Some good things, in fact probably many good things, have happened in the last decade too. So as a way to drown out the fear and dread for just a little bit on a Friday afternoon, let's take a look at ten good things that have happened since the world turned, generally, a lot darker and scarier.
2002
The Salt Lake City Olympics came just five months after the attacks, and what better way to feel a warm, stirring feeling of nations coming together over something universal and good than the Olympics? Sure the Olympics are, as an institution, rife with problems, but fuck that! The Olympics are also great, inspiring and thrilling and, yes, pretty damn patriotic. The Salt Lake games saw the crushing heartbreak of Michelle Kwan's stumble, but also the come-from-nowhere victory of another American figure skater, Sarah Hughes. An Australian speedskater won that country's first-ever gold medal in a Winter Games because of sheer crazy luck. The Canadians ended a fifty year hockey drought with a win in the men's competition.
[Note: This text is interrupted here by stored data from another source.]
===== src/parallel_io_ports.sv =====
// parallel i/o port logic: output latches, direction, open drain, thresholds, apb slave
// assumes apb master on core_clk; pins arrive asynchronous; peripheral signals on core_clk
//
// What this block does
// eleven bidirectional ports (16, 8 and 15 bits wide) plus two 16-bit input-only ports
// per-bit direction bit on bidirectional ports; input-only ports have none
// input lines have their driver off, pin floats
// seven bidirectional ports choose push-pull or open-drain per pin
// five ports choose ttl or cmos input threshold via a control register
// every pin sampled into the input latch each state time, any direction
// write to an input line only loads its output latch
// read of an input line returns the sampled pin
// read-modify-write on input line: pin value modified into output latch
// output line: write loads latch and driver puts it on the pin
// read of an output line returns the output latch
// read-modify-write on output line modifies latch, thus the pin
// single bits of the standard ports can be set or cleared alone
// extension ports allow only whole-word access, no bit access
// extension ports usable only with both configuration enable bits set
// each line serves software i/o or an on-chip peripheral
// after reset all lines are inputs, floating, push-pull selected
`timescale 1ns/1ps

module parallel_io_ports
  import pio_pkg::*;
#(
  parameter int PORTS = `PIO_PORTS,
  parameter int BIDIR_PORTS = `PIO_BIDIR_PORTS
) (
  input wire logic core_clk,
  input wire logic rst,
  input wire logic psel,
  input wire logic penable,
  input wire logic pwrite,
  input wire logic [`PIO_AW-1:0] paddr,
  input wire logic [31:0] pwdata,
  output logic [31:0] prdata,
  output logic pready,
  output logic pslverr,
  input wire logic [`PIO_PORTS-1:0][`PIO_PW-1:0] pin_in,
  output pad_drive_t pad,
  input wire logic [`PIO_PORTS-1:0][`PIO_PW-1:0] alt_sel,
  input wire logic [`PIO_PORTS-1:0][`PIO_PW-1:0] alt_out,
  input wire logic [`PIO_PORTS-1:0][`PIO_PW-1:0] alt_oe,
  output logic [`PIO_THR_PORTS-1:0] threshold_cmos,
  output logic ext_ports_enabled
);

  // the port map is fixed by the lane masks below
  initial begin
    if (PORTS != `PIO_PORTS || BIDIR_PORTS != `PIO_BIDIR_PORTS) begin
      $error("parallel_io_ports: port counts cannot be changed");
    end
  end

  port_word_t out_latch [PORTS];
  port_word_t direction_select [PORTS];
  port_word_t open_drain_select [PORTS];
  port_word_t sync_stage [PORTS];
  port_word_t in_latch [PORTS];
  port_word_t port_val [PORTS];
  logic [`PIO_THR_PORTS-1:0] input_threshold_control;
  port_word_t system_configuration;
  port_word_t extension_peripheral_config;
  logic ext_en;
  reg_sel_t sel;
  logic acc_ok;
  logic wr_take;
  port_word_t wdata;

  // usable lane mask of a port
  function automatic port_word_t width_mask(input logic [3:0] p);
    case (p) inside
      [`PIO_IDX_P0L:`PIO_IDX_P8]: width_mask = `PIO_MASK_8;
      `PIO_IDX_P3: width_mask = `PIO_MASK_15;
      default: width_mask = `PIO_MASK_16;
    endcase
  endfunction

  // ports whose drivers can run open drain
  function automatic logic has_od(input logic [3:0] p);
    has_od = (p == `PIO_IDX_P2) || (p == `PIO_IDX_XBIDIR) ||
             (p >= 4'h6 && p <= `PIO_IDX_P3);
  endfunction

  function automatic logic is_ext(input logic [3:0] p);
    is_ext = (p == `PIO_IDX_XBIDIR) || (p == `PIO_IDX_XIN);
  endfunction

  // address to register; holes and illegal combinations map to k_none
  function automatic reg_sel_t decode(input logic [`PIO_AW-1:0] a);
    reg_sel_t s;
    s.port = a[5:2];
    s.kind = k_none;
    if (a[1:0] == 2'b00) begin
      case (a[11:6])
        `PIO_REG_DATA: s.kind = k_data;
        `PIO_REG_DIR: s.kind = k_dir;
        `PIO_REG_OD: s.kind = k_od;
        `PIO_REG_SET: s.kind = k_set;
        `PIO_REG_CLR: s.kind = k_clr;
        `PIO_REG_MISC: begin
          if (a == `PIO_ADDR_THR) s.kind = k_thr;
          else if (a == `PIO_ADDR_SYS) s.kind = k_sys;
          else if (a == `PIO_ADDR_XPER) s.kind = k_xper;
        end
        default: s.kind = k_none;
      endcase
    end
    if (s.kind inside {k_data, k_dir, k_od, k_set, k_clr} && s.port >= 4'(PORTS)) s.kind = k_none;
    if (s.kind == k_dir && s.port >= 4'(BIDIR_PORTS)) s.kind = k_none;
    if (s.kind == k_od && !has_od(s.port)) s.kind = k_none;
    if ((s.kind == k_set || s.kind == k_clr) && is_ext(s.port)) s.kind = k_none;
    decode = s;
  endfunction

  assign ext_en = system_configuration[`PIO_SYS_EXT_BIT] &
                  extension_peripheral_config[`PIO_XPER_EXT_BIT];
  assign ext_ports_enabled = ext_en;
  assign threshold_cmos = input_threshold_control;

  // extension port registers answer with an error until both enables are set
  assign sel = decode(paddr);
  assign acc_ok = (sel.kind != k_none) &&
                  !(sel.kind inside {k_data, k_dir, k_od} && is_ext(sel.port) && !ext_en);
  assign wr_take = psel & penable & pwrite & acc_ok;
  assign wdata = pwdata[`PIO_PW-1:0];

  genvar g;
  generate
    for (g = 0; g < `PIO_PORTS; g++) begin : g_port
      localparam logic [3:0] GP = 4'(g);
      port_word_t gpio_oe;

      // two stages so the latch never sees a metastable pin; one sample per state time
      always_ff @(posedge core_clk or posedge rst) begin
        if (rst) begin
          sync_stage[g] <= `PIO_RST_WORD;
          in_latch[g] <= `PIO_RST_WORD;
        end else begin
          sync_stage[g] <= pin_in[g];
          in_latch[g] <= sync_stage[g];
        end
      end

      // output lines read the latch, input lines the pin
      assign port_val[g] = width_mask(GP) &
                           ((direction_select[g] & out_latch[g]) |
                            (~direction_select[g] & in_latch[g]));

      // open drain only pulls low; input lines float; extension port dark until enabled
      assign gpio_oe = direction_select[g] & ~(open_drain_select[g] & out_latch[g]) &
                       {`PIO_PW{!is_ext(GP) || ext_en}};

      // peripherals take the lines they claim
      assign pad.out[g] = width_mask(GP) & ((alt_sel[g] & alt_out[g]) | (~alt_sel[g] & out_latch[g]));
      // input-only ports never drive, not even for a peripheral
      assign pad.oe[g] = width_mask(GP) & {`PIO_PW{g < BIDIR_PORTS}} &
                         ((alt_sel[g] & alt_oe[g]) | (~alt_sel[g] & gpio_oe));
    end
  endgenerate

  // output latches: plain write, bit set and bit clear
  always_ff @(posedge core_clk or posedge rst) begin
    if (rst) begin
      for (int i = 0; i < `PIO_PORTS; i++) begin
        out_latch[i] <= `PIO_RST_WORD;
      end
    end else if (wr_take) begin
      case (sel.kind)
        k_data: out_latch[sel.port] <= wdata & width_mask(sel.port);
        // rmw: start from what a read returns, so input bits copy the pin
        k_set: out_latch[sel.port] <= (port_val[sel.port] | wdata) & width_mask(sel.port);
        k_clr: out_latch[sel.port] <= port_val[sel.port] & ~wdata;
        default: ;
      endcase
    end
  end

  // direction: zero means input
  always_ff @(posedge core_clk or posedge rst) begin
    if (rst) begin
      for (int i = 0; i < `PIO_PORTS; i++) begin
        direction_select[i] <= `PIO_RST_WORD;
      end
    end else if (wr_take && sel.kind == k_dir) begin
      direction_select[sel.port] <= wdata & width_mask(sel.port);
    end
  end

  // open-drain select: zero means push-pull
  always_ff @(posedge core_clk or posedge rst) begin
    if (rst) begin
      for (int i = 0; i < `PIO_PORTS; i++) begin
        open_drain_select[i] <= `PIO_RST_WORD;
      end
    end else if (wr_take && sel.kind == k_od) begin
      open_drain_select[sel.port] <= wdata & width_mask(sel.port);
    end
  end

  // threshold and configuration words
  always_ff @(posedge core_clk or posedge rst) begin
    if (rst) begin
      input_threshold_control <= `PIO_RST_THR;
      system_configuration <= `PIO_RST_WORD;
      extension_peripheral_config <= `PIO_RST_WORD;
    end else if (wr_take) begin
      case (sel.kind)
        k_thr: input_threshold_control <= pwdata[`PIO_THR_PORTS-1:0];
        k_sys: system_configuration <= wdata;
        k_xper: extension_peripheral_config <= wdata;
        default: ;
      endcase
    end
  end

  // read data and error captured in the setup cycle, so the slave never waits
  always_ff @(posedge core_clk or posedge rst) begin
    if (rst) begin
      prdata <= 32'h0000_0000;
      pslverr <= 1'b0;
    end else if (psel && !penable) begin
      pslverr <= !acc_ok;
      prdata <= 32'h0000_0000;
      if (acc_ok && !pwrite) begin
        case (sel.kind)
          k_data: prdata <= {16'h0000, port_val[sel.port]};
          k_dir: prdata <= {16'h0000, direction_select[sel.port]};
          k_od: prdata <= {16'h0000, open_drain_select[sel.port]};
          k_set, k_clr: prdata <= {16'h0000, port_val[sel.port]};
          k_thr: prdata <= {27'h000_0000, input_threshold_control};
          k_sys: prdata <= {16'h0000, system_configuration};
          k_xper: prdata <= {16'h0000, extension_peripheral_config};
          default: prdata <= 32'h0000_0000;
        endcase
      end
    end else if (!psel) begin
      pslverr <= 1'b0;
    end
  end

  // zero wait states
  assign pready = 1'b1;

endmodule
It was a Olympics of firsts, a feel-good couple of weeks held in America at a time when Americans needed a whole lot of feel-good.
2003
On February 15th, some ten million protesters, spread out across six hundred cities, gathered to protest the invasion of Iraq. So while this event was born out of a bad thing, ten million people — many of them young, many of them having never protested anything before — coming together to call for peace is a pretty amazingly good thing. Of course the cries fell on deaf ears, but that a stand was taken is important, and helped to galvanize a new generation of politically engaged human beings.
2004
Sox win! Sox win! After a thrilling come-from-behind win against the Yankees in the ALCS, Boston's finest swept the St. Louis Cardinals to win their first World Series since World War I. Sure it made Boston sports fans even more obnoxious, and yes a girl did die in Kenmore Square during a post-ALCS riot, but still. Still to walk down Comm Ave and hear the horns honking and people cheering for hours and hours... Pretty magical.
2005
2005 saw the first human face transplant, done in France. A mind-boggling bit of medical wizardry, face transplants have since been used to help deserving people around the world. Incredible!
2006
After years of Susan Lucci-esque neglect, Martin Scorsese finally won the Best Director Oscar for The Departed. Yeah, yeah, it wasn't for his best movie, not by a longshot, but still. It was long overdue and after that people could finally shut up about it. We all won.
2007
I started working at Gawker! No, just kidding. A great thing that happened in 2007 was the release of Harry Potter and the Deathly Hallows, the deeply satisfying conclusion to JK Rowling's masterful, soon to be canonical wizarding book series. Potter fans the world over turned off the damn TV for a few days in July and read til their eyes bled. And then they cried.
2008
Duh. In 2008 Barack Obama became the first non-white president of the United States. A truly benchmark moment in modern American history. Say what you will about his presidency since then, but at that moment this country lurched forward for the good. Whether we were "ready" or not does not matter. It's that we did it, that it's happened, that it could hopefully happen again.
2009
Following a disputed election in which Mahmoud Ahmadinejad defeated two well-liked reformist politicians, thousands of Iranians planned and staged, using Twitter and other social networking platforms, massive protests in Tehran and elsewhere. The so-called "Green Revolution" served to remind the Iranian powers that be, and the rest of the world, that Iran is not a country of a monolithic single ideology, but rather one full of citizens eager for peace and civil liberty. While tragic in parts, the Green Revolution was also wholly inspiring. (And, perhaps, was an influence of the later Arab Spring.)
2010
Kaboom! Eyjafjallajokull, a volcano in Iceland, began erupting and sent a cloud of particulate matter into the air that blocked air travel in and out of most of Europe for a week. It was a total nuisance, but it was also great. Crazy Eyjafjallajokull was a kind reminder, rather than a scary one, of the wonder of the natural world. Plus it was just really fun to say the sentence "The airplanes can't fly over the ocean because of the volcano." What a world we live in!
2011
A fitting ten years after 9/11, the plot's mastermind Osama bin Laden was found in his hideout in Pakistan and killed by Navy SEALs. While celebrating a person's death certainly dwells in some murky moral territory, the elimination of the avatar of that terrible day ten years ago was almost assuredly a good thing for the national psyche. Perhaps it means we can move on, in whatever hackneyed way that implies, and one day stop writing listicles about terrible terrorist attacks.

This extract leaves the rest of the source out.